[Opening Provided information section]
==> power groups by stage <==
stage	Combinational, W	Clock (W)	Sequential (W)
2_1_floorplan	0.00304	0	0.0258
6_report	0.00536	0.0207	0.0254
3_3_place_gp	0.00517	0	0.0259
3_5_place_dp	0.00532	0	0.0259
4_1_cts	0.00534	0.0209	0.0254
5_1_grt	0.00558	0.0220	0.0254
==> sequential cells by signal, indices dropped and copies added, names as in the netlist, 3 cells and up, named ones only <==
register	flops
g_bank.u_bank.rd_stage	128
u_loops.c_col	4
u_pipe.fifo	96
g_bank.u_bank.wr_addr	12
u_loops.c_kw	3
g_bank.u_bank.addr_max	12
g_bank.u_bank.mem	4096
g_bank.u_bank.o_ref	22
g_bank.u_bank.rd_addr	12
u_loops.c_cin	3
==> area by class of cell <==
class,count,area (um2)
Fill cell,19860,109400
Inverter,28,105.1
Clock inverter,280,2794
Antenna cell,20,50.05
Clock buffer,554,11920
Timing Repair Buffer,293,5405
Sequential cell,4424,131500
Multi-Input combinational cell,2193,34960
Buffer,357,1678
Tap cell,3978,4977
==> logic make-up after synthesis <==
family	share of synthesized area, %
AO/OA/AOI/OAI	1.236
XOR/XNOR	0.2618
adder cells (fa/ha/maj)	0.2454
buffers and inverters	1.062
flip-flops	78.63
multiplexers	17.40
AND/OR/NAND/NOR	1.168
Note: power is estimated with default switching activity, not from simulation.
[Closing Provided information section]
**Requirement**
State the count of lines in the material above that include "cells", with no other words.

**Problem solution**
2